In this installment of interviews with poets and performers who have combined poetry with other media we hear from actor Robert Bathurst, who is staging and starring in a double-bill of Christopher Reid’s A Scattering and The Song of Lunch at the Chichester Festival; Jacqueline Saphra, poet and poetry school tutor whose book If I Lay on my Back I Saw Nothing But Naked Women just appeared from the Emma Press; poet and poetry school tutor Simon Barraclough, who has developed many multimedia projects over several years; and poet and performer Ross Sutherland who has been creating live literature since 2004.
ROBERT BATHURST on Love, Loss and Chianti
Actor Robert Bathurst’s TV credits include Cold Feet, Downton Abbey and Toast of London. On stage he’s appeared in Three Sisters, Whipping It Up, Hedda Gabler, Present Laughter, An Ideal Husband, and a world tour as Alex the cartoon banker. He has also worked in radio and film, appearing recently in Mrs Brown’s Boys D’Movie.
My interview with Robert Bathurst took place by Skype. He discussed Love, Loss and Chianti, a double-bill of Christopher Reid’s prize-winning collection A Scattering and narrative poem The Song of Lunch.
Kathryn Maris: What was your motivation in not only staging A Scattering and The Song of Lunch but including animations. That is, what did you think a multimedia approach could add to the original works by Christopher?
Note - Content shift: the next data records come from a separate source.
$ cat src/rtl/fetch_queue_if.sv
// Fetch-stage bus bundle: imem request/response, branch redirect and the decode handshake.
// master = fetch_queue side; slave = memory/branch/decode environment side.
// Ports: imem_req_*/imem_addr, imem_rsp_*, redirect_*, id_valid/id_ready/id_instr/id_pc/id_imm_op.
interface fetch_queue_if;
  logic        imem_req_valid;
  logic        imem_req_ready;
  logic [63:0] imem_addr;
  logic        imem_rsp_valid;
  logic [31:0] imem_rsp_data;
  logic        redirect_valid;
  logic [63:0] redirect_pc;
  logic        id_valid;
  logic        id_ready;
  logic [31:0] id_instr;
  logic [63:0] id_pc;
  logic [4:0]  id_imm_op;

  modport master (
    output imem_req_valid, imem_addr, id_valid, id_instr, id_pc, id_imm_op,
    input  imem_req_ready, imem_rsp_valid, imem_rsp_data, redirect_valid, redirect_pc, id_ready
  );

  modport slave (
    input  imem_req_valid, imem_addr, id_valid, id_instr, id_pc, id_imm_op,
    output imem_req_ready, imem_rsp_valid, imem_rsp_data, redirect_valid, redirect_pc, id_ready
  );
endinterface

$ cat src/rtl/fetch_queue.sv
// Instruction fetch: PC, pipelined imem reads, in-order instruction queue to decode.
// Latency: request accept -> memory response -> id_valid one cycle later.
// Backpressure: a queue slot is reserved per request, so requests stall when
//   queue occupancy + outstanding reads reaches FIFO_DEPTH; never drops a word.
// Ports: clk, rst (sync, active high); bus (fetch_queue_if.master) carries imem, redirect, id.
// Optional: define IMM_PREDECODE_EN to predecode the immediate class per entry;
//   otherwise id_imm_op is constant 0 and nothing extra is stored.
module fetch_queue #(
  parameter int          FIFO_DEPTH      = 4,
  parameter int          MAX_OUTSTANDING = 2,
  parameter logic [63:0] RESET_PC        = 64'h0
) (
  input  logic          clk,
  input  logic          rst,
  fetch_queue_if.master bus
);

  localparam int AW = $clog2(FIFO_DEPTH);
  localparam int CW = $clog2(FIFO_DEPTH + 1);
  localparam int OW = $clog2(MAX_OUTSTANDING + 1);

`ifdef IMM_PREDECODE_EN
  typedef struct packed {
    logic [4:0]  imm;
    logic [31:0] instr;
    logic [63:0] pc;
  } entry_t;

  // One-hot immediate class {B, CB, I, Shift, D}; zero when none applies.
  function automatic logic [4:0] predecode(input logic [31:0] w);
    logic [4:0] r;
    r = 5'b00000;
    if (w[31:26] == 6'b000101 || w[31:26] == 6'b100101)
      r = 5'b10000;
    else if (w[31:24] inside {8'b10110100, 8'b10110101, 8'b01010100})
      r = 5'b01000;
    else if (w[31:22] inside {10'b1001000100, 10'b1011000100, 10'b1101000100, 10'b1111000100,
                              10'b1001001000, 10'b1111001000, 10'b1011001000, 10'b1101001000})
      r = 5'b00100;
    else if (w[31:21] inside {11'b11010011010, 11'b11010011011})
      r = 5'b00010;
    else if (w[31:21] inside {11'b11111000010, 11'b11111000000, 11'b10111000100, 11'b10111000000,
                              11'b01111000010, 11'b01111000000, 11'b00111000010, 11'b00111000000})
      r = 5'b00001;
    return r;
  endfunction
`else
  typedef struct packed {
    logic [31:0] instr;
    logic [63:0] pc;
  } entry_t;
`endif

  entry_t        mem_q [FIFO_DEPTH];
  entry_t        head_q, head_d;
  entry_t        push_ent;
  logic [CW-1:0] count_q, count_d;
  logic [AW-1:0] rd_ptr_q, rd_ptr_d;
  logic [AW-1:0] wr_ptr_q, wr_ptr_d;
  logic [OW-1:0] outst_q, outst_d;
  logic [OW-1:0] discard_q, discard_d;
  logic [63:0]   fetch_pc_q, fetch_pc_d;
  logic [63:0]   rsp_pc_q, rsp_pc_d;

  logic        req_vld, accept, rsp, drop, push, pop;
  logic [31:0] sum_w;
  logic [63:0] redir_pc;
  logic        unused_redir_lo;

  // Low PC bits of a redirect are forced to zero.
  assign redir_pc        = {bus.redirect_pc[63:2], 2'b00};
  assign unused_redir_lo = ^bus.redirect_pc[1:0];

  always_comb begin
    sum_w      = 32'(count_q) + 32'(outst_q);
    req_vld    = !rst && !bus.redirect_valid &&
                 (32'(outst_q) < 32'(MAX_OUTSTANDING)) && (sum_w < 32'(FIFO_DEPTH));
    accept     = req_vld && bus.imem_req_ready;
    rsp        = bus.imem_rsp_valid;
    drop       = rsp && (discard_q != '0);
    push       = rsp && (discard_q == '0) && !bus.redirect_valid;
    pop        = (count_q != '0) && bus.id_ready && !bus.redirect_valid;
    outst_d    = outst_q + OW'(accept) - OW'(rsp);

    push_ent       = '0;
    push_ent.pc    = rsp_pc_q;
    push_ent.instr = bus.imem_rsp_data;
`ifdef IMM_PREDECODE_EN
    push_ent.imm   = predecode(bus.imem_rsp_data);
`endif

    count_d    = count_q;
    rd_ptr_d   = rd_ptr_q;
    wr_ptr_d   = wr_ptr_q;
    discard_d  = discard_q;
    fetch_pc_d = fetch_pc_q;
    rsp_pc_d   = rsp_pc_q;
    head_d     = head_q;

    if (bus.redirect_valid) begin
      // Everything still in flight after this edge belongs to the old path,
      // including a response arriving right now (it is simply not pushed).
      count_d    = '0;
      rd_ptr_d   = '0;
      wr_ptr_d   = '0;
      discard_d  = outst_d;
      fetch_pc_d = redir_pc;
      rsp_pc_d   = redir_pc;
    end else begin
      count_d   = count_q + CW'(push) - CW'(pop);
      rd_ptr_d  = rd_ptr_q + AW'(pop);
      wr_ptr_d  = wr_ptr_q + AW'(push);
      discard_d = discard_q - OW'(drop);
      if (accept) fetch_pc_d = fetch_pc_q + 64'd4;
      if (push)   rsp_pc_d   = rsp_pc_q + 64'd4;
      // Head register tracks the entry at the new read pointer. When that slot
      // is the one being written this edge, take the incoming word directly.
      if (count_d != '0) begin
        if (push && (rd_ptr_d == wr_ptr_q)) head_d = push_ent;
        else                                 head_d = mem_q[rd_ptr_d];
      end
    end
  end

  always_ff @(posedge clk) begin
    if (rst) begin
      count_q    <= '0;
      rd_ptr_q   <= '0;
      wr_ptr_q   <= '0;
      outst_q    <= '0;
      discard_q  <= '0;
      fetch_pc_q <= RESET_PC;
      rsp_pc_q   <= RESET_PC;
      head_q     <= '0;
    end else begin
      count_q    <= count_d;
      rd_ptr_q   <= rd_ptr_d;
      wr_ptr_q   <= wr_ptr_d;
      outst_q    <= outst_d;
      discard_q  <= discard_d;
      fetch_pc_q <= fetch_pc_d;
      rsp_pc_q   <= rsp_pc_d;
      head_q     <= head_d;
    end
  end

  // Storage needs no reset: pointers and count define what is valid.
  always_ff @(posedge clk) begin
    if (!rst && push) mem_q[wr_ptr_q] <= push_ent;
  end

  assign bus.imem_req_valid = req_vld;
  assign bus.imem_addr      = fetch_pc_q;
  assign bus.id_valid       = (count_q != '0);
  assign bus.id_instr       = head_q.instr;
  assign bus.id_pc          = head_q.pc;
`ifdef IMM_PREDECODE_EN
  assign bus.id_imm_op      = head_q.imm;
`else
  assign bus.id_imm_op      = 5'b00000;
`endif

endmodule

$ cat src/flat_wrapper.sv
// flat-port wrapper written by rule: the top's interface ports become plain ports
module fetch_queue_flat 
#(
  parameter int          FIFO_DEPTH      = 4,
  parameter int          MAX_OUTSTANDING = 2,
  parameter logic [63:0] RESET_PC        = 64'h0
)
  (clk, rst, bus_imem_req_valid, bus_imem_addr, bus_id_valid, bus_id_instr, bus_id_pc, bus_id_imm_op, bus_imem_req_ready, bus_imem_rsp_valid, bus_imem_rsp_data, bus_redirect_valid, bus_redirect_pc, bus_id_ready);
  fetch_queue_if bus_i ();
  input  logic clk;
  input  logic rst;
  output wire logic [$bits(bus_i.imem_req_valid)-1:0] bus_imem_req_valid;
  output wire logic [$bits(bus_i.imem_addr)-1:0] bus_imem_addr;
  output wire logic [$bits(bus_i.id_valid)-1:0] bus_id_valid;
  output wire logic [$bits(bus_i.id_instr)-1:0] bus_id_instr;
  output wire logic [$bits(bus_i.id_pc)-1:0] bus_id_pc;
  output wire logic [$bits(bus_i.id_imm_op)-1:0] bus_id_imm_op;
  input wire logic [$bits(bus_i.imem_req_ready)-1:0] bus_imem_req_ready;
  input wire logic [$bits(bus_i.imem_rsp_valid)-1:0] bus_imem_rsp_valid;
  input wire logic [$bits(bus_i.imem_rsp_data)-1:0] bus_imem_rsp_data;
  input wire logic [$bits(bus_i.redirect_valid)-1:0] bus_redirect_valid;
  input wire logic [$bits(bus_i.redirect_pc)-1:0] bus_redirect_pc;
  input wire logic [$bits(bus_i.id_ready)-1:0] bus_id_ready;
  assign bus_imem_req_valid = bus_i.imem_req_valid;
  assign bus_imem_addr = bus_i.imem_addr;
  assign bus_id_valid = bus_i.id_valid;
  assign bus_id_instr = bus_i.id_instr;
  assign bus_id_pc = bus_i.id_pc;
  assign bus_id_imm_op = bus_i.id_imm_op;
  assign bus_i.imem_req_ready = bus_imem_req_ready;
  assign bus_i.imem_rsp_valid = bus_imem_rsp_valid;
  assign bus_i.imem_rsp_data = bus_imem_rsp_data;
  assign bus_i.redirect_valid = bus_redirect_valid;
  assign bus_i.redirect_pc = bus_redirect_pc;
  assign bus_i.id_ready = bus_id_ready;
  fetch_queue #(.FIFO_DEPTH(FIFO_DEPTH), .MAX_OUTSTANDING(MAX_OUTSTANDING), .RESET_PC(RESET_PC)) u_core (.clk(clk), .rst(rst), .bus(bus_i));
endmodule
$ cat config.mk
export PLATFORM = sky130hd
export DESIGN_NAME = fetch_queue_flat
export DESIGN_NICKNAME = d
export VERILOG_FILES = /design/src/rtl/fetch_queue_if.sv /design/src/rtl/fetch_queue.sv /design/src/flat_wrapper.sv
export SDC_FILE = /design/constraint.sdc
export NUM_CORES = 1
export LEC_CHECK = 0
export CAP_MARGIN = 15
export CORE_ASPECT_RATIO = 0.6
export CORE_UTILIZATION = 35
export CTS_BUF_LIST = sky130_fd_sc_hd__clkbuf_8
export CTS_CLUSTER_SIZE = 14
export DETAILED_ROUTE_END_ITERATION = 10
export GPL_TIMING_DRIVEN = 0
export PLACE_DENSITY = 0.6
export SYNTH_ARGS = -nofsm -noshare
export SYNTH_HDL_FRONTEND = slang
export SYNTH_SLANG_ARGS = --single-unit
$ cat constraint.sdc
create_clock -name clk -period 13.15 [get_ports clk]
set_clock_uncertainty 0.05 [all_clocks]
set_input_delay 3.2875 -clock clk [delete_from_list [all_inputs] [get_ports clk]]
set_output_delay 3.2875 -clock clk [all_outputs]
set_load 0.01 [all_outputs]
==> results.toml <==
[status]
status = "completed"

[pwr]
finalPower_mw = 4.39
seqPwrFrac_pct = 50.4
combPwrFrac_pct = 12.3
sw_frac_of_total_pct = 27.5
pwr_density_cell_nw_per_um2 = 137
p_sw_mw = 1.21
pwr-share-clk_pct = 37.3
intPower_mw = 3.18
irDropWorstVdd_v = 0.0000735
leakagePower_nw = 10.5

[drt]
via_per_inst = 5.82
antenna_left = 0
drcViolationCount = 0
drt_iter0_drc = 2518
vias = 20800
routed_wl_um = 94400
drt-pass1-iter-count = 6
wl_per_cell_um = 26.5

[synthesis]
synthArstFlopShare_pct = 0
syn_avg_cell_area_um2 = 12.2
ys_types = 78
synth_top_cell_by_area = "edfxtp_1"
synth_area_leaders = "edfxtp_1 44%, dfxtp_1 18%, mux4_2 8.2%"
synth-main-ff-cell = "edfxtp_1"
synth_commonest_cells = "376 x edfxtp_1, 294 x nand2_1, 229 x dfxtp_1, 184 x nor2_1, 135 x clkbuf_1"
synth_seq_area_share_pct = 61.2
synth.top_cell.area_share_pct = 43.5
post-synth-top-count-cell = "edfxtp_1"
synth_enable_flop_cells = 376
synth_warnings = 0
synthCells = 2125
synth_seq_cells = 605
synth_area_um2 = 26000

[clock_tree]
cts_made_buffers = 95
post_cts_resized = 0
root_buffer = "clkbuf_8"
cts_tree = "yes"
cts.clk_slew.worst_paths_ns = 0.06
insertion_delay_ns = 0.74
clkSinkCount = 605
postCtsHoldBufs = 0
cts_setup_buffers = 0
clockBufferDepth = 3
htree_levels = 3

[floorplan]
initial_core_util_pct = 35.8
core_area_um2 = 72600
ios = 269
die_w_um = 354
die-area_um2 = 75300
die_h_um = 213
core.rowCount = 76

[worst_setup_path]
rrSetupSlack_ns = 7.93
crit_type = "in -> reg"
critPathLaunchType = "primary input"
cp_common_cell = "clkbuf_1"
cp_slowest_cell = "buf_1"
crit_fanout = 10
path_delay_family = "buffers and inverters"
r2r_end = "u_core.bus.id_pc[61]"
cp_cell_sequence = "clkdlybuf4s50_1, clkbuf_1, clkbuf_1, buf_1, buf_1, nor2_1, ha_1, inv_1, fa_1, xor2_1, xnor2_1, a31oi_2, clkbuf_1, clkbuf_1, nor2_1, a311oi_1"
end_kind = "flip-flop"
worstRegToRegCells = 13
arrival_ns = 9.91
path_buf_inv = 8
critPathRequiredTime_ns = 13.69
r2r-start = "u_core.discard_q[1]"
cp_num_cells = 16
worstSetupStartpoint = "bus_redirect_valid"
cpPeakStageDelay_ns = 0.86

[timing]
min_period_over_period_pct = 71.3
min_period_ns = 9.37
grt_setup_unrepaired = "no"
relSlewSlack_pct = 12.0
fin_tns_setup_ns = 0
hold_viol_final = 0
finalSetupViolCount = 0
maxSlewViolCount = 0
fmax_ghz = 0.107
worst_pin_slew_ns = 1.31

[layout]
seqCellArea_um2 = 15900
fillers = 6610
synthToLayoutAreaGrowth_pct = 23.7
drive_above_1_share_pct = 11.8
nets = 2625
multi_input_area_um2 = 9370

[flow_run]
maxCapViolCount = 0

[placed_design]
gp_congestion = 0.953
hpwl_um = 69300
port_buffers = 257

[global_route]
track_usage_pct = 24.7
grt-ovfl-total = 0
antenna_found_initial = 5
grt_pass1_vias = 19800
grt_pass1_wl_um = 136000
grt_max_degree = 50

[worst_hold_path]
min_path_type = "reg -> reg"
holdPathStages = 2
whs_endpoint = "u_core.bus.id_instr[10]"
min_from = "u_core.bus.id_instr[10]"
registers in the layout, indices dropped and copies added, names as in the netlist:
signal                cells
u_core.mem_q            376
u_core.wr_ptr_q           2
u_core.count_q            3
u_core.rsp_pc_q          62
u_core.discard_q          2
u_core.rd_ptr_q           2
u_core.bus.imem_addr     62
u_core.bus.id_pc         62
u_core.bus.id_instr      32
u_core.outst_q            2
stage by stage:
stage,instance area [um2],hold WS [ns],instances,util [%],setup WS (ns)
after floorplan,26000,0.408,2133,-,2.36
after global placement,29800,0.423,3365,41.0,-4.89
after detailed placement,30200,0.441,3389,41.6,3.24
after CTS,32100,0.450,3565,44.2,4.00
after global routing,32100,0.469,3566,44.2,3.69
final,32100,0.446,3567,44.2,3.78
layer usage:
| metal | GRT usage (%) | routed length (um) |
|---|---|---|
| met5 | 0 | 0 |
| met4 | 6.02 | 1800 |
| met3 | 6.38 | 10400 |
| met2 | 33.3 | 38200 |
| met1 | 38.5 | 44000 |
worst max-delay path by stage:
stage / end
floorplan: u_core.mem_q[0][10]
global placement: u_core.mem_q[0][72]
CTS: u_core.bus.id_pc[61]
global route: u_core.bus.id_instr[12]
detailed placement: u_core.bus.id_instr[12]
finish: u_core.bus.id_pc[61]
final cells by class:
class,instances,area share [%]
Multi-Input combinational cell,1330,29.2
Sequential cell,605,49.5
Inverter,29,0.339
Buffer,169,2.14
Timing Repair Buffer,282,9.14
Clock inverter,78,1.71
Tap cell,975,3.80
Clock buffer,98,4.20
Antenna cell,1,0.00780
kinds of logic (layout without fill, tap and decap cells):
group                      after synthesis  in the layout  synth area share, %
and+or+nand+nor                        828            828                 15.6
DFF                                    605            605                 61.2
AOI/OAI and AO/OA                      337            337                 9.69
buffers and inverters                  198            656                 3.07
muxes                                  100            100                 8.40
xor gates and xnor gates                45             45                 1.52
adders and majority gates               11             11                0.559
other                                    1             10               0.0144
placed cells by master (no fill, tap or decap), drive strengths merged, types with 59 or more instances in the layout:
| cell type | count |
|---|---|
| nand2 | 294 |
| clkdlybuf4s50 | 257 |
| edfxtp | 376 |
| a311oi | 108 |
| nor2 | 185 |
| nand3 | 73 |
| inv | 66 |
| nand4 | 64 |
| mux4 | 94 |
| dfxtp | 229 |
| clkbuf | 233 |
| buf | 59 |
power groups by stage:
stage                     sequential, mW  combinational, mW  clock [mW]
after global routing                2.22              0.578        1.75
final                               2.21              0.541        1.64
after CTS                           2.21              0.537        1.68
after global placement              2.25              0.524           0
after floorplan                     2.23              0.230           0
after detailed placement            2.25              0.535           0
worst min-delay path, delay by kind of cell, from the launching register on:
| family | cells | cell delay, ns |
|---|---|---|
| compound gates | 1 | 0.05 |
| flops | 1 | 0.31 |
| simple gates | 1 | 0.09 |
Power figures use the tool's default switching activity.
Robert Bathurst: Any presentation has to put the writing first, and no amount of production should swamp that. Often theatre gets in the way of the words. Flash, startling and exciting imagery in theatre very often knocks out the language, and that should never be the case.
But what you also need in theatre is to give people treats, to make people glad they came to see a work as opposed to staying home and reading it. I felt that these two pieces, A Scattering and The Song of Lunch, would work well as a double bill because they are both, to my mind, very dramatic. The sort of treats I’m planning will give each half a different artistic thrust. For A Scattering I have added a setting by composer Tom Smail for Viola and cello. Tom perfectly captures the emotional complexity of the piece. It is only occasionally underscored and there are longer pieces between the main sections. The music in combination with these interludes adds to the meditation on grief that runs through the work.
We will also have a set which looks like strewn paper, as well as a screen that looks like an irregularly shaped book. On that screen in A Scattering there will be abstract images, but I’m also experimenting with using Christopher’s own writing because he uses coloured pencils when he inscribes books, and refers to his ‘crabbed hand’ in The Scattering. So I’ve got him to write down the title of the poems that have titles—not all of them do—which I hope to have projected on to the screen. So A Scattering will have not only a visual aspect but also a sound and music aspect.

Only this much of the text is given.